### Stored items
<<<<

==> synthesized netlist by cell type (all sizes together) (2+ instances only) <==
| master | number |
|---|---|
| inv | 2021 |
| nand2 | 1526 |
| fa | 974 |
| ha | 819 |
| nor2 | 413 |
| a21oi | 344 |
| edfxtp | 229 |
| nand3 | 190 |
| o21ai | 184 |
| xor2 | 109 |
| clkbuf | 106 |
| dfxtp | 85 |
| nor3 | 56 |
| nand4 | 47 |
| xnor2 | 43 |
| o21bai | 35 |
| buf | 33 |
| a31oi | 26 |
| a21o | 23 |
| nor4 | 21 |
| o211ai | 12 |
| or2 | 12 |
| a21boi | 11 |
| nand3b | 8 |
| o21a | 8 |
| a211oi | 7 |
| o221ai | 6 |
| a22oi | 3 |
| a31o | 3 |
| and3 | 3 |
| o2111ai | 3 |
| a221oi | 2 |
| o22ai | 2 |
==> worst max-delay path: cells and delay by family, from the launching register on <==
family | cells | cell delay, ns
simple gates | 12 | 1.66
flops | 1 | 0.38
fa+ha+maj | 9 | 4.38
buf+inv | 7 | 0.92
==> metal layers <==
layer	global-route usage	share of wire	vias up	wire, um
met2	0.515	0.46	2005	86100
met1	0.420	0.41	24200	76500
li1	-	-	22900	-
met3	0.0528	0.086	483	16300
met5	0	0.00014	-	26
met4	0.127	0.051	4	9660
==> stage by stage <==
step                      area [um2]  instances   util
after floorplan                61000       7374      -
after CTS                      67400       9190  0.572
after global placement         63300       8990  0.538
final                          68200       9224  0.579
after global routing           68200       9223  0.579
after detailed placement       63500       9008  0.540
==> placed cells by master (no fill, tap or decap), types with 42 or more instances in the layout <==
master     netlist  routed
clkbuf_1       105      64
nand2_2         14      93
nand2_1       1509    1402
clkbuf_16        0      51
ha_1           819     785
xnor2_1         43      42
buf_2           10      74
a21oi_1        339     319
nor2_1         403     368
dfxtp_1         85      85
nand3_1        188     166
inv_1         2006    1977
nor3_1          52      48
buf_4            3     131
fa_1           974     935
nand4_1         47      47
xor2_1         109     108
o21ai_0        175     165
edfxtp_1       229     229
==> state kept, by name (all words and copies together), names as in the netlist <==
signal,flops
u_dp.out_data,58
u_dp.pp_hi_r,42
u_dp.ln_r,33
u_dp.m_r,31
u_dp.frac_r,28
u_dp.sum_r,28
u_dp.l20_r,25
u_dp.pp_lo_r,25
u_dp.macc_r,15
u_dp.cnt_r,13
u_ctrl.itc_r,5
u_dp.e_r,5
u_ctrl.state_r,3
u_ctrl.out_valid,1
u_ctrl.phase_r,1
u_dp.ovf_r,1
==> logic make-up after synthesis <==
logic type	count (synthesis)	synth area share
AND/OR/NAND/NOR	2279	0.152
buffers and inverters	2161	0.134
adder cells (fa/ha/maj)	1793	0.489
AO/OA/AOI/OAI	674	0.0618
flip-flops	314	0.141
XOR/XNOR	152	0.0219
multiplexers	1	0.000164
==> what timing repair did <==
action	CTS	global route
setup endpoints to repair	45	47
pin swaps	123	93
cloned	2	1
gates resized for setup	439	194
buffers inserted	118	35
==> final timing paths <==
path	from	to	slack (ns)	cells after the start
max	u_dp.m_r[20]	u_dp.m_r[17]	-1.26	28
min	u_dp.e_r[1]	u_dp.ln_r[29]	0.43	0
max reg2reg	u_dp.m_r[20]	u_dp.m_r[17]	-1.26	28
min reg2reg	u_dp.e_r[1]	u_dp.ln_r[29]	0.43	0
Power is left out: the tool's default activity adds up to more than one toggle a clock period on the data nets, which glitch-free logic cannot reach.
==> config.mk <==
export PLATFORM = sky130hd
export DESIGN_NAME = ssid_escape_decoder_core_flat
export DESIGN_NICKNAME = d
export VERILOG_FILES = /design/src/hdl/sed_pkg.sv /design/src/hdl/sed_if.sv /design/src/hdl/sed_front.sv /design/src/hdl/sed_queue.sv /design/src/hdl/sed_back.sv /design/src/hdl/ssid_escape_decoder_core.sv /design/src/flat_wrapper.sv
export SDC_FILE = /design/constraint.sdc
export NUM_CORES = 1
export LEC_CHECK = 0
export CAP_MARGIN = 20
export CORE_MARGIN = 8
export CORE_UTILIZATION = 49
export DETAILED_ROUTE_END_ITERATION = 16
export DONT_BUFFER_PORTS = 1
export PLACE_DENSITY = 0.66
export SLEW_MARGIN = 20
export SYNTH_ARGS = -nofsm -noshare
export SYNTH_HDL_FRONTEND = slang
export SYNTH_SLANG_ARGS = --single-unit
==> constraint.sdc <==
create_clock -name clk -period 4.6 [get_ports clk]
set_clock_uncertainty 0.1 [all_clocks]
set_input_delay 0.92 -clock clk [delete_from_list [all_inputs] [get_ports clk]]
set_output_delay 0.92 -clock clk [all_outputs]
set_load 0.1 [all_outputs]
==> src/hdl/sed_pkg.sv <==
// Shared types and constants for the SSID escape decoder.
// No dependencies; every other file in hdl/ depends on this package.
package sed_pkg;

  localparam int CHAR_W = 8;
  localparam int CNT_W  = 6;
  localparam int BUF_W  = 11;
  localparam int DATA_W = 32;
  localparam int ADDR_W = 3;

  localparam logic [CNT_W-1:0] MAX_BYTES       = 6'd32;
  localparam logic [BUF_W-1:0] BUF_SIZE_RESET  = 11'd33;
  localparam logic             REG_BUFFER_SIZE = 1'b0;

  localparam logic [CHAR_W-1:0] CH_BACKSLASH = 8'h5c;
  localparam logic [CHAR_W-1:0] CH_QUOTE     = 8'h22;
  localparam logic [CHAR_W-1:0] CH_N         = 8'h6e;
  localparam logic [CHAR_W-1:0] CH_R         = 8'h72;
  localparam logic [CHAR_W-1:0] CH_T         = 8'h74;
  localparam logic [CHAR_W-1:0] CH_E         = 8'h65;
  localparam logic [CHAR_W-1:0] CH_X         = 8'h78;
  localparam logic [CHAR_W-1:0] BYTE_LF      = 8'h0a;
  localparam logic [CHAR_W-1:0] BYTE_CR      = 8'h0d;
  localparam logic [CHAR_W-1:0] BYTE_TAB     = 8'h09;
  localparam logic [CHAR_W-1:0] BYTE_ESC     = 8'h1b;

  typedef enum logic [2:0] {
    PH_NORMAL   = 3'd0,
    PH_ESC      = 3'd1,
    PH_HEX_HIGH = 3'd2,
    PH_HEX_LOW  = 3'd3,
    PH_ERROR    = 3'd4
  } sed_phase_t;

  // One request after classification, as it sits in the queue.
  typedef struct packed {
    logic              end_mark;
    logic [CHAR_W-1:0] ch;
    logic              is_bs;
    logic              esc_ok;
    logic [CHAR_W-1:0] esc_byte;
    logic              is_x;
    logic              hex_ok;
    logic [3:0]        hex_val;
  } sed_cls_t;

  typedef struct packed {
    logic push;
    logic pop;
  } sed_qctl_t;

endpackage
### src/rtl/core/kmr_pkg.sv
// shared types, request and event codes, and defaults for the key macro recorder
package kmr_pkg;

    // default geometry
    localparam int SLOTS_DEF   = 5;
    localparam int RECORDS_DEF = 32;

    // payload widths
    localparam int REQ_W   = 3;
    localparam int EV_W    = 3;
    localparam int CODE_W  = 8;
    localparam int SEL_W   = 3;
    localparam int ACT_W   = 4;
    localparam int WAIT_W  = 8;

    // request codes
    localparam logic [REQ_W-1:0] REQ_RECORD = 3'd0;
    localparam logic [REQ_W-1:0] REQ_MARK   = 3'd1;
    localparam logic [REQ_W-1:0] REQ_START  = 3'd2;
    localparam logic [REQ_W-1:0] REQ_STOP   = 3'd3;
    localparam logic [REQ_W-1:0] REQ_TOGGLE = 3'd4;
    localparam logic [REQ_W-1:0] REQ_CLEAR  = 3'd5;
    localparam logic [REQ_W-1:0] REQ_PLAY   = 3'd6;

    // event kinds
    localparam logic [EV_W-1:0] EV_ADD_KEY = 3'd0;
    localparam logic [EV_W-1:0] EV_DEL_KEY = 3'd1;
    localparam logic [EV_W-1:0] EV_ADD_MOD = 3'd2;
    localparam logic [EV_W-1:0] EV_DEL_MOD = 3'd3;
    localparam logic [EV_W-1:0] EV_TYPE    = 3'd4;

    // action code of the closing clear
    localparam logic [ACT_W-1:0] ACT_FINAL = 4'd8;

    // one stored record: code in 11..4, send flag in 3, event in 2..0
    typedef struct packed {
        logic [CODE_W-1:0] code;
        logic              send;
        logic [EV_W-1:0]   ev;
    } rec_t;

    localparam int REC_W = $bits(rec_t);

endpackage

### src/rtl/core/kmr_if.sv
// valid/ready channel interfaces: request words, action words, register writes

// request channel
interface kmr_req_if import kmr_pkg::*; ();
    logic              valid;
    logic              ready;
    logic [REQ_W-1:0]  req_type;
    logic [EV_W-1:0]   event_kind;
    logic [CODE_W-1:0] key_code;
    logic [SEL_W-1:0]  slot_sel;

    modport source (output valid, req_type, event_kind, key_code, slot_sel, input ready);
    modport sink   (input valid, req_type, event_kind, key_code, slot_sel, output ready);
endinterface

// action channel
interface kmr_act_if import kmr_pkg::*; ();
    logic              valid;
    logic              ready;
    logic [ACT_W-1:0]  action;
    logic [CODE_W-1:0] action_code;
    logic              send_report;
    logic [WAIT_W-1:0] wait_ms;
    logic              last;

    modport source (output valid, action, action_code, send_report, wait_ms, last,
                    input ready);
    modport sink   (input valid, action, action_code, send_report, wait_ms, last,
                    output ready);
endinterface

// register write channel
interface kmr_cfg_if import kmr_pkg::*; ();
    logic              valid;
    logic              ready;
    logic [WAIT_W-1:0] send_wait_ms;

    modport source (output valid, send_wait_ms, input ready);
    modport sink   (input valid, send_wait_ms, output ready);
endinterface

### src/rtl/core/kmr_ram.sv
// generic single write port, single read port ram with registered read data
module kmr_ram #(
    parameter int WIDTH = 12,
    parameter int DEPTH = 160,
    localparam int AW   = (DEPTH > 1) ? $clog2(DEPTH) : 1
) (
    input  logic             clk,
    input  logic             we,
    input  logic [AW-1:0]    waddr,
    input  logic [WIDTH-1:0] wdata,
    input  logic             re,
    input  logic [AW-1:0]    raddr,
    output logic [WIDTH-1:0] rdata
);

    logic [WIDTH-1:0] mem_reg [DEPTH];
    logic [WIDTH-1:0] rdata_reg;

    // write port
    always_ff @(posedge clk)
    begin
        if (we)
        begin
            mem_reg[waddr] <= wdata;
        end
    end

    // read port, data holds until the next read
    always_ff @(posedge clk)
    begin
        if (re)
        begin
            rdata_reg <= mem_reg[raddr];
        end
    end

    assign rdata = rdata_reg;

endmodule

### src/rtl/core/key_macro_recorder.sv
// key macro recorder top level: request sequencer, slot bookkeeping, record ram
//
// Channels: req takes one request word (record event, mark send, start, stop,
// toggle, clear, play); act gives action words; cfg writes send_wait_ms.
// cfg is always ready; the user writes it only while the block is idle, the block itself does not enforce it.
// Records of all slots sit in one ram of SLOTS*RECORDS entries with one
// write and one registered read port; a small sequencer does every step.
// Start, stop, toggle, clear and dropped events end in idle; a record event
// on an empty slot goes to append; a mark send, a fold or a merge into the
// previous record reads it and writes it back in check, and an append behind
// it goes check then append, plus a read and check of the record before when
// a modifier add is cancelled. req.ready is low while a request is in work.
// Play reads each record through the ram read port into the output register,
// then sends the closing clear word (last set): count+1 words in all.
// The action word sits in an output register: the next request is taken
// while it waits, and a stalled receiver holds play at that word.
// Reset: not recording, slot 0, all slots empty, send_wait_ms 0; the ram
// needs no clearing since only written entries are ever played.
module key_macro_recorder import kmr_pkg::*; #(
    parameter int SLOTS   = SLOTS_DEF,
    parameter int RECORDS = RECORDS_DEF
) (
    input  logic      clk,
    input  logic      rst_n,
    kmr_req_if.sink   req,
    kmr_act_if.source act,
    kmr_cfg_if.sink   cfg
);

    localparam int SLOT_W = (SLOTS > 1) ? $clog2(SLOTS) : 1;
    localparam int IDX_W  = $clog2(RECORDS + 1);
    localparam int DEPTH  = SLOTS * RECORDS;
    localparam int ADDR_W = $clog2(DEPTH);

    // sequencer states
    localparam logic [2:0] S_IDLE = 3'd0;
    localparam logic [2:0] S_CHK  = 3'd1;
    localparam logic [2:0] S_RD2  = 3'd2;
    localparam logic [2:0] S_APP  = 3'd3;
    localparam logic [2:0] S_PRD  = 3'd4;
    localparam logic [2:0] S_PLD  = 3'd5;
    localparam logic [2:0] S_FIN  = 3'd6;

    logic [2:0]        state_reg, state_next;
    logic              recording_reg, recording_next;
    logic [SLOT_W-1:0] cur_slot_reg, cur_slot_next;
    logic [IDX_W-1:0]  wi_reg, wi_next;
    logic [IDX_W-1:0]  cnt_reg [SLOTS];
    logic [IDX_W-1:0]  cnt_next [SLOTS];
    logic [EV_W-1:0]   ev_reg, ev_next;
    logic [CODE_W-1:0] code_reg, code_next;
    logic              mark_reg, mark_next;
    logic              second_reg, second_next;
    logic [IDX_W-1:0]  play_i_reg, play_i_next;
    logic [IDX_W-1:0]  play_n_reg, play_n_next;
    logic [WAIT_W-1:0] wait_reg, wait_next;

    logic              ov_reg, ov_next;
    logic [ACT_W-1:0]  o_action_reg, o_action_next;
    logic [CODE_W-1:0] o_code_reg, o_code_next;
    logic              o_send_reg, o_send_next;
    logic              o_last_reg, o_last_next;

    logic              ram_we;
    logic [ADDR_W-1:0] ram_waddr;
    rec_t              ram_wdata;
    logic              ram_re;
    logic [ADDR_W-1:0] ram_raddr;
    logic [REC_W-1:0]  ram_rdata_raw;
    rec_t              prev;

    logic              req_fire;
    logic              out_free;
    logic [SLOT_W-1:0] sel_slot;
    logic              can_rec;
    logic              null_ev;
    logic [IDX_W-1:0]  wi_dec;
    logic [IDX_W-1:0]  cnt_cur;

    // ram address of entry i of slot s
    function automatic logic [ADDR_W-1:0] rec_addr(input logic [SLOT_W-1:0] s,
                                                   input logic [IDX_W-1:0] i);
        rec_addr = ADDR_W'(32'(s) * RECORDS + 32'(i));
    endfunction

    // record store
    kmr_ram #(
        .WIDTH (REC_W),
        .DEPTH (DEPTH)
    ) u_ram (
        .clk   (clk),
        .we    (ram_we),
        .waddr (ram_waddr),
        .wdata (ram_wdata),
        .re    (ram_re),
        .raddr (ram_raddr),
        .rdata (ram_rdata_raw)
    );

    assign prev = rec_t'(ram_rdata_raw);

    // handshakes
    assign req.ready = (state_reg == S_IDLE);
    assign req_fire  = req.valid && req.ready;
    assign out_free  = !ov_reg || act.ready;
    assign cfg.ready = 1'b1;

    // request decode helpers
    assign sel_slot = (32'(req.slot_sel) < SLOTS) ? SLOT_W'(req.slot_sel) : cur_slot_reg;
    assign can_rec  = recording_reg && (wi_reg < IDX_W'(RECORDS));
    assign null_ev  = (req.key_code == '0) &&
                      (req.event_kind inside {EV_ADD_KEY, EV_DEL_KEY, EV_ADD_MOD, EV_DEL_MOD});
    assign wi_dec   = wi_reg - 1'b1;
    assign cnt_cur  = cnt_reg[cur_slot_reg];

    // sequencer
    always_comb
    begin
        state_next     = state_reg;
        recording_next = recording_reg;
        cur_slot_next  = cur_slot_reg;
        wi_next        = wi_reg;
        cnt_next       = cnt_reg;
        ev_next        = ev_reg;
        code_next      = code_reg;
        mark_next      = mark_reg;
        second_next    = second_reg;
        play_i_next    = play_i_reg;
        play_n_next    = play_n_reg;
        wait_next      = cfg.valid ? cfg.send_wait_ms : wait_reg;
        ov_next        = ov_reg && !act.ready;
        o_action_next  = o_action_reg;
        o_code_next    = o_code_reg;
        o_send_next    = o_send_reg;
        o_last_next    = o_last_reg;
        ram_we         = 1'b0;
        ram_waddr      = rec_addr(cur_slot_reg, wi_dec);
        ram_wdata      = prev;
        ram_re         = 1'b0;
        ram_raddr      = rec_addr(cur_slot_reg, wi_dec);

        case (state_reg)
            S_IDLE:
            begin
                if (req_fire)
                begin
                    case (req.req_type)
                        REQ_RECORD:
                        begin
                            if (can_rec && !null_ev)
                            begin
                                ev_next     = req.event_kind;
                                code_next   = req.key_code;
                                mark_next   = 1'b0;
                                second_next = 1'b0;
                                if (wi_reg != '0)
                                begin
                                    ram_re     = 1'b1;
                                    state_next = S_CHK;
                                end
                                else
                                begin
                                    state_next = S_APP;
                                end
                            end
                        end
                        REQ_MARK:
                        begin
                            if (can_rec && (wi_reg != '0))
                            begin
                                mark_next  = 1'b1;
                                ram_re     = 1'b1;
                                state_next = S_CHK;
                            end
                        end
                        REQ_START:
                        begin
                            cur_slot_next      = sel_slot;
                            recording_next     = 1'b1;
                            wi_next            = '0;
                            cnt_next[sel_slot] = '0;
                        end
                        REQ_STOP:
                        begin
                            cur_slot_next  = sel_slot;
                            recording_next = 1'b0;
                            wi_next        = '0;
                        end
                        REQ_TOGGLE:
                        begin
                            cur_slot_next  = sel_slot;
                            recording_next = !recording_reg;
                            wi_next        = '0;
                            if (!recording_reg)
                            begin
                                cnt_next[sel_slot] = '0;
                            end
                        end
                        REQ_CLEAR:
                        begin
                            cur_slot_next      = sel_slot;
                            recording_next     = 1'b0;
                            wi_next            = '0;
                            cnt_next[sel_slot] = '0;
                        end
                        REQ_PLAY:
                        begin
                            cur_slot_next  = sel_slot;
                            recording_next = 1'b0;
                            wi_next        = '0;
                            play_i_next    = '0;
                            play_n_next    = cnt_reg[sel_slot];
                            state_next     = (cnt_reg[sel_slot] == '0) ? S_FIN : S_PRD;
                        end
                        default:
                        begin
                        end
                    endcase
                end
            end

            // previous record is in the read register
            S_CHK:
            begin
                if (mark_reg)
                begin
                    ram_we         = 1'b1;
                    ram_wdata      = prev;
                    ram_wdata.send = 1'b1;
                    state_next     = S_IDLE;
                end
                else if (!second_reg && (ev_reg == EV_DEL_KEY) && prev.send &&
                         (prev.ev == EV_ADD_KEY) && (prev.code == code_reg))
                begin
                    // a press marked send, then its release, folds into one type record
                    ram_we     = 1'b1;
                    ram_wdata  = '{code: code_reg, send: 1'b1, ev: EV_TYPE};
                    state_next = S_IDLE;
                end
                else if (!second_reg && (ev_reg == EV_DEL_MOD) &&
                         (prev.ev == EV_ADD_MOD) && (prev.code == code_reg))
                begin
                    // drop the modifier add, the delete still goes on
                    wi_next = wi_dec;
                    if (cnt_cur != '0)
                    begin
                        cnt_next[cur_slot_reg] = cnt_cur - 1'b1;
                    end
                    state_next = (wi_dec != '0) ? S_RD2 : S_APP;
                end
                else if (((ev_reg == EV_ADD_MOD) && (prev.ev == EV_ADD_MOD)) ||
                         ((ev_reg == EV_DEL_MOD) && (prev.ev == EV_DEL_MOD)))
                begin
                    // merge modifier masks
                    ram_we         = 1'b1;
                    ram_wdata      = prev;
                    ram_wdata.code = prev.code | code_reg;
                    state_next     = S_IDLE;
                end
                else
                begin
                    state_next = S_APP;
                end
            end

            // fetch the record before the removed one
            S_RD2:
            begin
                ram_re      = 1'b1;
                second_next = 1'b1;
                state_next  = S_CHK;
            end

            // append a fresh record
            S_APP:
            begin
                ram_we    = 1'b1;
                ram_waddr = rec_addr(cur_slot_reg, wi_reg);
                ram_wdata = '{code: code_reg, send: 1'b0, ev: ev_reg};
                wi_next   = wi_reg + 1'b1;
                if (cnt_cur < IDX_W'(RECORDS))
                begin
                    cnt_next[cur_slot_reg] = cnt_cur + 1'b1;
                end
                state_next = S_IDLE;
            end

            // play: read the next record
            S_PRD:
            begin
                ram_re     = 1'b1;
                ram_raddr  = rec_addr(cur_slot_reg, play_i_reg);
                state_next = S_PLD;
            end

            // play: hand the record to the output register
            S_PLD:
            begin
                if (out_free)
                begin
                    ov_next       = 1'b1;
                    o_action_next = {1'b0, prev.ev};
                    o_code_next   = prev.code;
                    o_send_next   = prev.send;
                    o_last_next   = 1'b0;
                    play_i_next   = play_i_reg + 1'b1;
                    state_next    = ((play_i_reg + 1'b1) == play_n_reg) ? S_FIN : S_PRD;
                end
            end

            // play: closing clear word
            S_FIN:
            begin
                if (out_free)
                begin
                    ov_next       = 1'b1;
                    o_action_next = ACT_FINAL;
                    o_code_next   = '0;
                    o_send_next   = 1'b0;
                    o_last_next   = 1'b1;
                    state_next    = S_IDLE;
                end
            end

            default:
            begin
                state_next = S_IDLE;
            end
        endcase
    end

    // control registers
    always_ff @(posedge clk or negedge rst_n)
    begin
        if (!rst_n)
        begin
            state_reg     <= S_IDLE;
            recording_reg <= 1'b0;
            cur_slot_reg  <= '0;
            wi_reg        <= '0;
            cnt_reg       <= '{default: '0};
            mark_reg      <= 1'b0;
            second_reg    <= 1'b0;
            play_i_reg    <= '0;
            play_n_reg    <= '0;
            wait_reg      <= '0;
            ov_reg        <= 1'b0;
        end
        else
        begin
            state_reg     <= state_next;
            recording_reg <= recording_next;
            cur_slot_reg  <= cur_slot_next;
            wi_reg        <= wi_next;
            cnt_reg       <= cnt_next;
            mark_reg      <= mark_next;
            second_reg    <= second_next;
            play_i_reg    <= play_i_next;
            play_n_reg    <= play_n_next;
            wait_reg      <= wait_next;
            ov_reg        <= ov_next;
        end
    end

    // payload registers
    always_ff @(posedge clk)
    begin
        ev_reg       <= ev_next;
        code_reg     <= code_next;
        o_action_reg <= o_action_next;
        o_code_reg   <= o_code_next;
        o_send_reg   <= o_send_next;
        o_last_reg   <= o_last_next;
    end

    // action word out
    assign act.valid       = ov_reg;
    assign act.action      = o_action_reg;
    assign act.action_code = o_code_reg;
    assign act.send_report = o_send_reg;
    assign act.wait_ms     = o_send_reg ? wait_reg : '0;
    assign act.last        = o_last_reg;

`ifndef NO_ASSERTIONS
    // write index never passes the slot size
    a_wi_range: assert property (@(posedge clk) disable iff (!rst_n)
        wi_reg <= IDX_W'(RECORDS))
        else $error("write index beyond slot size");

    // while recording, the slot count follows the write index
    a_cnt_track: assert property (@(posedge clk) disable iff (!rst_n)
        (recording_reg && (state_reg == S_IDLE)) |-> (cnt_reg[cur_slot_reg] == wi_reg))
        else $error("slot count out of step with write index");

    // the last word of a play run is the closing clear
    a_last_final: assert property (@(posedge clk) disable iff (!rst_n)
        (act.valid && act.last) |-> ((act.action == ACT_FINAL) && !act.send_report &&
                                     (act.action_code == '0)))
        else $error("last word is not the closing clear");

    // no request is taken while a play run is still being walked
    a_play_busy: assert property (@(posedge clk) disable iff (!rst_n)
        (req_fire && (req.req_type == REQ_PLAY)) |=> !req.ready)
        else $error("request taken during play");
`endif

endmodule
### src/flat_wrapper.sv
// flat-port wrapper written by rule: the top's interface ports become plain ports
module key_macro_recorder_flat import kmr_pkg::*;
#(
    parameter int SLOTS   = SLOTS_DEF,
    parameter int RECORDS = RECORDS_DEF
)
  (clk, rst_n, req_valid, req_req_type, req_event_kind, req_key_code, req_slot_sel, req_ready, act_valid, act_action, act_action_code, act_send_report, act_wait_ms, act_last, act_ready, cfg_valid, cfg_send_wait_ms, cfg_ready);
  kmr_req_if req_i ();
  kmr_act_if act_i ();
  kmr_cfg_if cfg_i ();
  input  logic clk;
  input  logic rst_n;
  input wire logic [$bits(req_i.valid)-1:0] req_valid;
  input wire logic [$bits(req_i.req_type)-1:0] req_req_type;
  input wire logic [$bits(req_i.event_kind)-1:0] req_event_kind;
  input wire logic [$bits(req_i.key_code)-1:0] req_key_code;
  input wire logic [$bits(req_i.slot_sel)-1:0] req_slot_sel;
  output wire logic [$bits(req_i.ready)-1:0] req_ready;
  output wire logic [$bits(act_i.valid)-1:0] act_valid;
  output wire logic [$bits(act_i.action)-1:0] act_action;
  output wire logic [$bits(act_i.action_code)-1:0] act_action_code;
  output wire logic [$bits(act_i.send_report)-1:0] act_send_report;
  output wire logic [$bits(act_i.wait_ms)-1:0] act_wait_ms;
  output wire logic [$bits(act_i.last)-1:0] act_last;
  input wire logic [$bits(act_i.ready)-1:0] act_ready;
  input wire logic [$bits(cfg_i.valid)-1:0] cfg_valid;
  input wire logic [$bits(cfg_i.send_wait_ms)-1:0] cfg_send_wait_ms;
  output wire logic [$bits(cfg_i.ready)-1:0] cfg_ready;
  assign req_i.valid = req_valid;
  assign req_i.req_type = req_req_type;
  assign req_i.event_kind = req_event_kind;
  assign req_i.key_code = req_key_code;
  assign req_i.slot_sel = req_slot_sel;
  assign req_ready = req_i.ready;
  assign act_valid = act_i.valid;
  assign act_action = act_i.action;
  assign act_action_code = act_i.action_code;
  assign act_send_report = act_i.send_report;
  assign act_wait_ms = act_i.wait_ms;
  assign act_last = act_i.last;
  assign act_i.ready = act_ready;
  assign cfg_i.valid = cfg_valid;
  assign cfg_i.send_wait_ms = cfg_send_wait_ms;
  assign cfg_ready = cfg_i.ready;
  key_macro_recorder #(.SLOTS(SLOTS), .RECORDS(RECORDS)) u_core (.clk(clk), .rst_n(rst_n), .req(req_i), .act(act_i), .cfg(cfg_i));
endmodule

>>>>

### What you should do
Your answer should be the lines of the records that hold the string "netlist".

### Solution to the problem
==> synthesized netlist by cell type (all sizes together) (2+ instances only) <==
master     netlist  routed
==> state kept, by name (all words and copies together), names as in the netlist <==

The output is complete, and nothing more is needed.